Солгав мужу, будто ты тотчас же, родившись, умерла, я тайком, украдкой подкинула тебя вместе со всеми сокровищами, какие только были под рукой, чтобы они послужили наградой твоему спасителю. Я убрала тебя всем, чем могла, в том числе и этой повязкой, содержащей печальную повесть о тебе и обо мне. Я начертала ее пролитыми по тебе слезами и кровью, одновременно став и первородящей и многослезной. Но, сладостная дочь моя, данная мне лишь на мгновенье, – если ты останешься в живых, помни о твоем благородном происхождении, соблюдай целомудрие, единственное отличительное свойство женской добродетели, и храни царственный, достойный твоих родителей высокий дух. Особенно помни вот о чем: отыщи среди сокровищ, подкинутых вместе с тобой, и сохрани некий перстень, подаренный мне твоим отцом, когда он сватался за меня. На ободке перстня вырезаны царские знаки, а гнездо освящено камнем пантарбом, обладающим сокровенной силой.[96]

Хоть так, заставив служить себе письмена, я побеседовала с тобой, раз божество лишило меня живого общения с глазу на глаз. Быть может, все это ни к чему и напрасно, а может быть, когда-нибудь и окажется полезным. Ведь тайны судьбы неведомы людям. И будут тебе эти письмена приметами, о, понапрасну прекрасна ты, красота твоя, – упрек мне! – если ты останешься в живых, если же… – да не доведется мне услышать об этом – надгробием и погребальными слезами материнскими».

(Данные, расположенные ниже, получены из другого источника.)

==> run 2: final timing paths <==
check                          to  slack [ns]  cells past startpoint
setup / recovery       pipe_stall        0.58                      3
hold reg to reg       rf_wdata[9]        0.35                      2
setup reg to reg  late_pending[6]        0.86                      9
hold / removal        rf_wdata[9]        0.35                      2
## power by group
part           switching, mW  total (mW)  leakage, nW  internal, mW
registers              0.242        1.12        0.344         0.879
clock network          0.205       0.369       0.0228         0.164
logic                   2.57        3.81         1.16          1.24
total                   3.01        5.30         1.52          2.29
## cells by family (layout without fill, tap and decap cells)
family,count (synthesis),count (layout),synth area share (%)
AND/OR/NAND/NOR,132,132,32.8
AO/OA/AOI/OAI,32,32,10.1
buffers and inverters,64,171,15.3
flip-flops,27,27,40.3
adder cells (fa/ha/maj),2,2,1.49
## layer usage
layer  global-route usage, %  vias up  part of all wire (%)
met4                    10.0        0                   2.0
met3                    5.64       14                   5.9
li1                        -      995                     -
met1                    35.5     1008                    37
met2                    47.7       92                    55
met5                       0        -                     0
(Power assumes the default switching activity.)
`src/rtl/fphub_mult_arbiter.sv`:
```
`default_nettype none
// ============================================================================
//  Module   : fphub_mult_arbiter
//  Purpose  : Round-robin sharing of one external HUB multiplier between
//             NUM_REQ requesters, with a tagged, registered output stage.
//  Revision : 1.0
// ============================================================================
module fphub_mult_arbiter #(
    parameter int NUM_REQ = 2,
    parameter int E       = 5,
    parameter int M       = 10,
    parameter int WIDTH   = E + M + 1,
    parameter int IDW     = (NUM_REQ > 1) ? $clog2(NUM_REQ) : 1
) (
    input  logic                            clk_i,
    input  logic                            rst_i,
    input  logic [NUM_REQ-1:0]              req_valid_i,
    output logic [NUM_REQ-1:0]              req_ready_o,
    input  logic [NUM_REQ-1:0][WIDTH-1:0]   req_x_i,
    input  logic [NUM_REQ-1:0][WIDTH-1:0]   req_y_i,
    input  logic                            flush_i,
    output logic [WIDTH-1:0]                mul_x_o,
    output logic [WIDTH-1:0]                mul_y_o,
    input  logic [WIDTH-1:0]                mul_z_i,
    output logic                            out_valid_o,
    input  logic                            out_ready_i,
    output logic [WIDTH-1:0]                out_result_o,
    output logic [IDW-1:0]                  out_id_o,
    output logic                            busy_o
);

    logic                 out_valid_q, out_valid_d;
    logic [WIDTH-1:0]     out_result_q, out_result_d;
    logic [IDW-1:0]       out_id_q, out_id_d;
    logic [IDW-1:0]       ptr_q, ptr_d;

    logic                 gnt_found;
    logic [IDW-1:0]       gnt_idx;
    logic [NUM_REQ-1:0]   gnt_oh;
    logic [WIDTH-1:0]     gnt_x;
    logic [WIDTH-1:0]     gnt_y;
    logic                 can_accept;
    logic                 accept;

    // Two descending scans: the wrapped segment (i < ptr) first, then the
    // segment at/after ptr overrides it, so the lowest index >= ptr wins.
    always_comb begin
        gnt_found = 1'b0;
        gnt_idx   = '0;
        gnt_oh    = '0;
        gnt_x     = '0;
        gnt_y     = '0;
        for (int i = NUM_REQ - 1; i >= 0; i--) begin
            if (req_valid_i[i] && (i < int'(ptr_q))) begin
                gnt_found = 1'b1;
                gnt_idx   = IDW'(i);
                gnt_oh    = '0;
                gnt_oh[i] = 1'b1;
                gnt_x     = req_x_i[i];
                gnt_y     = req_y_i[i];
            end
        end
        for (int i = NUM_REQ - 1; i >= 0; i--) begin
            if (req_valid_i[i] && (i >= int'(ptr_q))) begin
                gnt_found = 1'b1;
                gnt_idx   = IDW'(i);
                gnt_oh    = '0;
                gnt_oh[i] = 1'b1;
                gnt_x     = req_x_i[i];
                gnt_y     = req_y_i[i];
            end
        end
    end

    assign can_accept  = !flush_i && (!out_valid_q || out_ready_i);
    assign accept      = gnt_found && can_accept;
    assign req_ready_o = accept ? gnt_oh : '0;
    assign mul_x_o     = gnt_x;
    assign mul_y_o     = gnt_y;

    always_comb begin
        out_valid_d  = out_valid_q;
        out_result_d = out_result_q;
        out_id_d     = out_id_q;
        ptr_d        = ptr_q;
        if (accept) begin
            out_valid_d  = 1'b1;
            out_result_d = mul_z_i;
            out_id_d     = gnt_idx;
            ptr_d        = (gnt_idx == IDW'(NUM_REQ - 1)) ? '0 : gnt_idx + IDW'(1);
        end else if (flush_i || out_ready_i) begin
            // Drain or flush: payload is left in place, only valid drops.
            out_valid_d  = 1'b0;
        end
    end

    always_ff @(posedge clk_i) begin
        if (rst_i) begin
            out_valid_q  <= 1'b0;
            out_result_q <= '0;
            out_id_q     <= '0;
            ptr_q        <= '0;
        end else begin
            out_valid_q  <= out_valid_d;
            out_result_q <= out_result_d;
            out_id_q     <= out_id_d;
            ptr_q        <= ptr_d;
        end
    end

    assign out_valid_o  = out_valid_q;
    assign out_result_o = out_result_q;
    assign out_id_o     = out_id_q;
    assign busy_o       = out_valid_q || (|req_valid_i);

endmodule
`default_nettype wire
```
`config.mk`:
```
export PLATFORM = sky130hd
export DESIGN_NAME = fphub_mult_arbiter
export DESIGN_NICKNAME = d
export VERILOG_FILES = /design/src/rtl/fphub_mult_arbiter.sv
export SDC_FILE = /design/constraint.sdc
export NUM_CORES = 1
export LEC_CHECK = 0
export CORE_ASPECT_RATIO = 1.1
export CORE_MARGIN = 2
export CORE_UTILIZATION = 28
export DETAILED_ROUTE_END_ITERATION = 12
export PLACE_DENSITY_LB_ADDON = 0.15
export SLEW_MARGIN = 5
export SYNTH_ARGS = -nofsm -noshare
export SYNTH_HDL_FRONTEND = slang
export SYNTH_SLANG_ARGS = --single-unit
export TNS_END_PERCENT = 30
```
`constraint.sdc`:
```
create_clock -name clk_i -period 3.32 [get_ports clk_i]
set_clock_uncertainty 0.2 [all_clocks]
set_input_delay 0.664 -clock clk_i [delete_from_list [all_inputs] [get_ports clk_i]]
set_output_delay 0.664 -clock clk_i [all_outputs]
set_load 0.01 [all_outputs]
```
Word-level counts from Yosys, hierarchy flattened
Cells that the tools add are included.

Add/sub/neg operators: 1. Order comparisons: 2. Muxes and demuxes: 18. Reduce and logical (&&, ||, !) cells: 11.

Operators with widths (number): 2-to-1 mux 16 bit (6); 2-to-1 mux 1 bit (9); 2-to-1 mux 2 bit (3); logical AND 1 bit (4); logical OR 1 bit (3); logical NOT 1 bit (2); nonzero test 2 bit (1); OR reduction 2 bit (1); adder 1 bit, second input constant (1); >= comparator 1 bit, first input constant (1); less-than comparator 1 bit, first input constant (1).

Flip-flop bits (word level): 19. Input port bits: 86. Output and inout port bits: 53. Logic and storage cells: 36.

Logic depth before layout (Yosys ltp)
Gate-level depths: netlist of the first run.

Depth after elaboration: 7. Depth in mapped cells: 5. Gate-level depth less buffers: 3.

Worst setup path before layout of the first run
OpenSTA, ideal clock, no wires.

Kind: input-to-output. From: input out_ready_i. To: output req_ready_o[0]. Data arrival time: 1385 ps. Slack: 1071 ps. Cell stages on the path: 5. Buffers on the path: 2. Cells stage by stage: nor2b_1 -> nor3_2 -> buf_4 -> buf_8 -> and2_1.

Cells in the longest elaborated chain, start to end: 4.

RTL lines: from (decl) (RTL line 26) `input logic out_ready_i,`; logical OR 1 bit (RTL line 75) `assign can_accept = !flush_i && (!out_valid_q || out_ready_i);`; logical AND 1 bit (RTL line 75); logical AND 1 bit (RTL line 76) `assign accept = gnt_found && can_accept;`; 2-to-1 mux 2 bit (RTL line 77) `assign req_ready_o = accept ? gnt_oh : '0;`; to (decl) (RTL line 18) `output logic [NUM_REQ-1:0] req_ready_o,`.

Every way passes these cells.

Final worst setup path of the first run
From: input req_valid_i[0]. To: output req_ready_o[0].

Cells in the longest elaborated chain, start to end: 6. Elaborated cells on any way between the ends: 10. Classes of those cells: 7 x mux; 3 x reduce/logical.

RTL lines: from (decl) (RTL line 17) `input logic [NUM_REQ-1:0] req_valid_i,`; logical AND 1 bit (RTL line 54) `if (req_valid_i[i] && (i < int'(ptr_q))) begin`; 2-to-1 mux 1 bit (RTL line 54); 2-to-1 mux 1 bit (2 in a row) (RTL line 64) `if (req_valid_i[i] && (i >= int'(ptr_q))) begin`; logical AND 1 bit (RTL line 76); 2-to-1 mux 2 bit (*) (RTL line 77).

Every way passes the cells marked *; elsewhere a longest branch is shown, timed or not.

==> results.tsv, run 1 <==
metric	value	unit
ys_ff_latch	19	
clk_pin_slew	0.07	ns
ioPinCount	139	
grt_max_degree	34	
critPathRequiredTime	2.46	ns
hp-start	out_result_o[10]	
cts_hold_buffers	0	
fin_nets	349	
synthArstFlopShare	0	%
tightest_slew	0.310	ns
syn_avg_cell_area	8.74	µm²
p_leak	1.05	nW
min_period	3.22	ns
synthTopCellsByArea	dfxtp_1, a22o_1, mux2i_1	
insertedDiodeCount	0	
cts_made_buffers	3	
fp.dieW	64.0	µm
critical_path.cell_chain	clkdlybuf4s50_1 > inv_1 > a21oi_2 > buf_12 > and2_1 > clkdlybuf4s50_1	
path_common_cell	clkdlybuf4s50_1	
drv_cap	0	
finalWorstSetupSlack	0.104	ns
synth_top_area_share	34.3	%
initial_core_util	28.6	%
synth_top_area_cell	dfxtp_1	
dpl.hpwl	3.52	mm
num-fill-cells	322	
drtIter0Drc	42	
ff_latch_area	380	µm²
clock-sinks	19	
grt_usage	19.2	%
core	0.00387	mm²
cts-root-buf	clkbuf_8	
crit_type	in -> out	
row_count	24	
drive_gt1_share	4.58	%
grt_overflow_total	0	
cts_setup_buffers	0	
synth_area	0.00111	mm²
drt-total-wl	4.36	mm
ys_types	22	
cts_buffer_depth	2	
synth_cells	127	
worstSetupEndpointType	output pin	
h-tree-depth	1	
clock_latency	0.25	ns
ys_seq_area_share	34.3	%
crit_start	req_valid_i[0]	
arrival	2.35	ns
hold_viol	0	
relSlewSlack	79.3	%
crit_family	buffers and inverters	
powerDensity	284	mW/mm²
ir_worst_vdd	0.000242	V
timing.rr.start	out_valid_o	
multi_input_area	664	µm²
timing.critical_path.buf_inv	4	
slew_violations	0	
min_path_type	reg -> reg	
first_pass_iters	4	
via_per_inst	4.67	
vias	1466	
gp_congestion	0.753	
tns	0	ns
ys_warn_count	0	
crit_slowest_cell	clkdlybuf4s50_1	
grt_pass1_vias	1378	
post-place-ws	0.100	ns
layout_commonest_cell	clkdlybuf4s50_1	
setup_viol	0	
fmax	311	MHz
avgRoutedWirePerCell	13.9	µm
postRouteAntennaNets	0	
fin_util	67.4	%
synth_edf_count	0	
syn_to_final_growth	135	%
start_kind	primary input	
grt_antenna_before_repair	0	
cts_tree	done	
synth_ff_type	dfxtp_1	
die_area	0.00448	mm²
grt_pass1_wl	6.94	mm
cp_slowest_stage_delay	0.57	ns
syn_nets	213	
outcome	finished, final reports clean	
fin_crit_sh	96.9	%
whs	0.261	ns
io_buffers	138	
drc	0	
die_h	70.0	µm
worstPathMaxFanout	33	
rsz0062_at_grt	false	
layout.cells.most_common_list	clkdlybuf4s50_1, nand2_1, a22o_1	
## metal layers
metal | up-vias | track usage (%) | share of wire (%) | wire (µm)
met5 | - | 0 | 0 | 0
met4 | 0 | 4.59 | 1.1 | 47
met3 | 4 | 3.70 | 7.7 | 335
met2 | 72 | 36.5 | 51 | 2240
met1 | 656 | 21.5 | 40 | 1730
li1 | 734 | - | - | -
## cells by family after synthesis
group,count (synthesis),synth area share [%]
muxes,16,14.4
DFF,19,34.3
and+or+nand+nor,42,15.9
AOI/OAI and AO/OA,37,29.0
buffers and inverters,13,6.43
## final timing paths
check                           slack, ns  depth (start not counted)          endpoint
worst min-delay path                 0.26                          2  out_result_o[10]
worst min register to register       0.26                          2  out_result_o[10]
worst max-delay path                 0.10                          6    req_ready_o[0]
worst max register to register       1.81                          4             ptr_q
## flip-flops by register name, summed over array words and instances, names as in the netlist
name	count
out_result_o	16
ptr_q	1
out_id_o	1
out_valid_o	1
## where the power goes
group / switching, mW / total [mW] / internal (mW)
clock: 0.0748 / 0.159 / 0.0844
sequential: 0.00794 / 0.251 / 0.243
combinational: 0.110 / 0.331 / 0.220
## repair_timing
item                       CTS  global route
hold endpoints to repair     0             0
setup endpoints to repair    0             3
gates resized for setup      0             3
## worst register-to-register path, cell delays in order, from the launching register on
cell	delay (ns)
dfxtp_1	0.34
nor2b_1	0.30
nor3_4	0.06
buf_4	0.23
o221a_2	0.27
## Yosys cell counts, types with 2 or more instances
| library cell | n |
|---|---|
| dfxtp_1 | 19 |
| mux2i_1 | 16 |
| clkbuf_1 | 3 |
| buf_2 | 6 |
| nand2_1 | 33 |
| nor2_1 | 2 |
| a22o_1 | 32 |
| nor3_1 | 2 |
## area by class of cell
cell class / count / share of cell area [%]
timing repair buffer: 142 / 55.3
multi-input combinational: 95 / 25.5
sequential: 19 / 14.6
tap: 52 / 2.49
clock buffer: 3 / 1.58
clock inverter: 1 / 0.288
inverter: 2 / 0.288
## metrics by stage
step	instances	instance area (µm²)	power (mW)
6_report	314	2610	0.741
3_5_place_dp	310	2550	0.590
4_1_cts	314	2600	0.753
3_3_place_gp	310	2550	0.588
2_1_floorplan	127	1110	0.373
5_1_grt	314	2610	0.782
Power figures use the tool's default switching activity.
==> run 2, diff against run 1 <==
- MAX_ROUTING_LAYER: unset -> met4
==> run 2 against run 1 <==
Net effect:
- clock-buffer cell count unchanged
- first-iteration DRC count up 26%
- clock power about the same
- fmax about the same
- global-route usage up 0.56 points
- critical path depth unchanged
- critical path type unchanged
- highest routed layer unchanged
==> results.tsv, run 2 (same netlist as run 1, synthesis figures left out) <==
metric	value	unit
first_pass_iters	4	
busiest_layer	met2	
ioPinCount	139	
setup_viol	0	
die_h	70.0	µm
powerDensity	284	mW/mm²
h-tree-depth	1	
layout.cells.most_common_list	clkdlybuf4s50_1, nand2_1, a22o_1	
design_area	0.00261	mm²
postRouteAntennaNets	0	
crit_family	buffers and inverters	
cts_setup_buffers	0	
start_kind	primary input	
relSlewSlack	79.3	%
min_period	3.21	ns
cp_slowest_stage_delay	0.57	ns
drive_gt1_share	4.58	%
core	0.00387	mm²
arrival	2.35	ns
critPathRequiredTime	2.46	ns
fmax	311	MHz
grt_pass1_wl	6.96	mm
hold_viol	0	
initial_core_util	28.6	%
placed_area	0.00255	mm²
clock-sinks	19	
grt_overflow_total	0	
layout_commonest_cell	clkdlybuf4s50_1	
p_leak	1.05	nW
fp.dieW	64.0	µm
dpl.hpwl	3.52	mm
min_path_type	reg -> reg	
multi_input_area	664	µm²
row_count	24	
largest_reg_flops	16	
die_area	0.00448	mm²
grt_max_degree	34	
grt_pass1_vias	1372	
worstPathMaxFanout	33	
grt_usage	19.8	%
tightest_slew	0.310	ns
syn_to_final_growth	135	%
ir_worst_vdd	0.000244	V
crit_type	in -> out	
fin_crit_sh	96.8	%
rsz0062_at_grt	false	
cts-root-buf	clkbuf_8	
met3_usage	3.38	%
via_per_inst	4.62	
fin_nets	349	
drt-total-wl	4.38	mm
vias	1452	
drv_cap	0	
tns	0	ns
critical_path.cell_chain	clkdlybuf4s50_1 > inv_1 > a21oi_2 > buf_12 > and2_1 > clkdlybuf4s50_1	
path_common_cell	clkdlybuf4s50_1	
slew_violations	0	
avgRoutedWirePerCell	14.0	µm
cts_buffer_depth	2	
outcome	finished, final reports clean	
grtUsageMet1	21.7	%
gp_congestion	0.763	
ff_latch_area	380	µm²
drtIter0Drc	53	
drc	0	
grt.met2_usage	36.6	%
num-fill-cells	322	
cts_tree	done	
insertedDiodeCount	0	
grt_antenna_before_repair	0	
clk_pin_slew	0.07	ns
post-place-cells	310	
crit_slowest_cell	clkdlybuf4s50_1	
clock_latency	0.25	ns
worstSetupEndpointType	output pin	
cts_made_buffers	3	
final_cells	314	
timing.critical_path.buf_inv	4	
io_buffers	138	
## run 2: cell counts in the layout (fill, tap and decap cells not counted)
No cell type changed its count.
## run 2: repair_timing
action / in CTS / in global routing
hold buffers: 0 / 0
resized for setup: 0 / 3
endpoints found under the setup margin: 0 / 3
hold endpoints to repair: 0 / 0
## run 2: area by class of cell
type,instances,share of cell area [%]
repair buffers,142,55.3
inverters,2,0.288
flip-flops and latches,19,14.6
well taps,52,2.49
clock buffers,3,1.58
multi-input cells,95,25.5
clock inverters,1,0.288
## run 2: worst min-delay path, stage by stage, from the launching register on
cell	delay, ns
dfxtp_1	0.31
nand2_1	0.05
mux2i_1	0.05
## run 2: final timing paths
| kind | startpoint | end | slack [ns] | cells after the start |
|---|---|---|---|---|
| worst max-delay path | req_valid_i[0] | req_ready_o[0] | 0.11 | 6 |
| worst min-delay path | out_result_o[10] | out_result_o[10] | 0.26 | 2 |
| worst max register to register | out_valid_o | ptr_q | 1.81 | 4 |
| worst min register to register | out_result_o[10] | out_result_o[10] | 0.26 | 2 |
## run 2: power by group
part | leakage, nW | switching, mW | internal [mW]
Combinational | 0.874 | 0.111 | 0.220
Sequential | 0.156 | 0.00799 | 0.243
Clock | 0.0217 | 0.0754 | 0.0844
## run 2: metrics by stage
stage	worst slack (ns)	power, mW	utilization, %	hold WS [ns]
2_1_floorplan	1.07	0.373	-	0.279
3_3_place_gp	0.102	0.588	65.9	0.242
3_5_place_dp	0.100	0.590	65.9	0.250
4_1_cts	0.0976	0.753	67.2	0.266
5_1_grt	0.000779	0.782	67.4	0.277
6_report	0.106	0.742	67.4	0.262
## run 2: per-layer routing
layer | vias to the layer above | routed length, µm
met4 | 0 | 47
met3 | 4 | 318
met1 | 642 | 1760
li1 | 734 | -
met2 | 72 | 2260
met5 | - | 0
==> run 3, diff against run 2 <==
- CTS_CLUSTER_SIZE: unset -> 30
- SLEW_MARGIN: 5 -> 20
==> results of run 3 <==
No change in the layout: final DEF, timing and power equal those of run 2.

Когда я это прочел, Кнемон, я все понял и удивился промыслу богов. Я преисполнился и радости и печали, и странные чувства меня обуревали: одновременно плакал я и веселился. Душа расширялась от радости, ибо найдено было неизвестное и разгадано предреченное, но беспокоилась о совершении предстоящего и преисполнялась жалости к человеческой жизни, неустойчивой и ненадежной, то сюда, то туда склоняемой, – что теперь лишний раз подтверждается судьбой Хариклеи. Многое пришло мне на ум: вот от каких родителей произошла Хариклея, а между тем чьей дочерью она считается, как далека она от своей родины; ее удел – прозываться незаконнорожденной, хотя она благородного и даже царственного эфиопского происхождения. Долго стоял я в недоумении: было отчего сострадать ей в ее прошлом, и я не отважился считать ее счастливой в будущем. Наконец, заставив себя рассуждать трезво, я решил приняться за дело и не мешкать. Придя к Хариклее, я застал ее одну, измученную страстью; разумом она старалась ее одолеть, но телом мучилась, охваченная недугом, и уже не в силах была противиться его страшному натиску.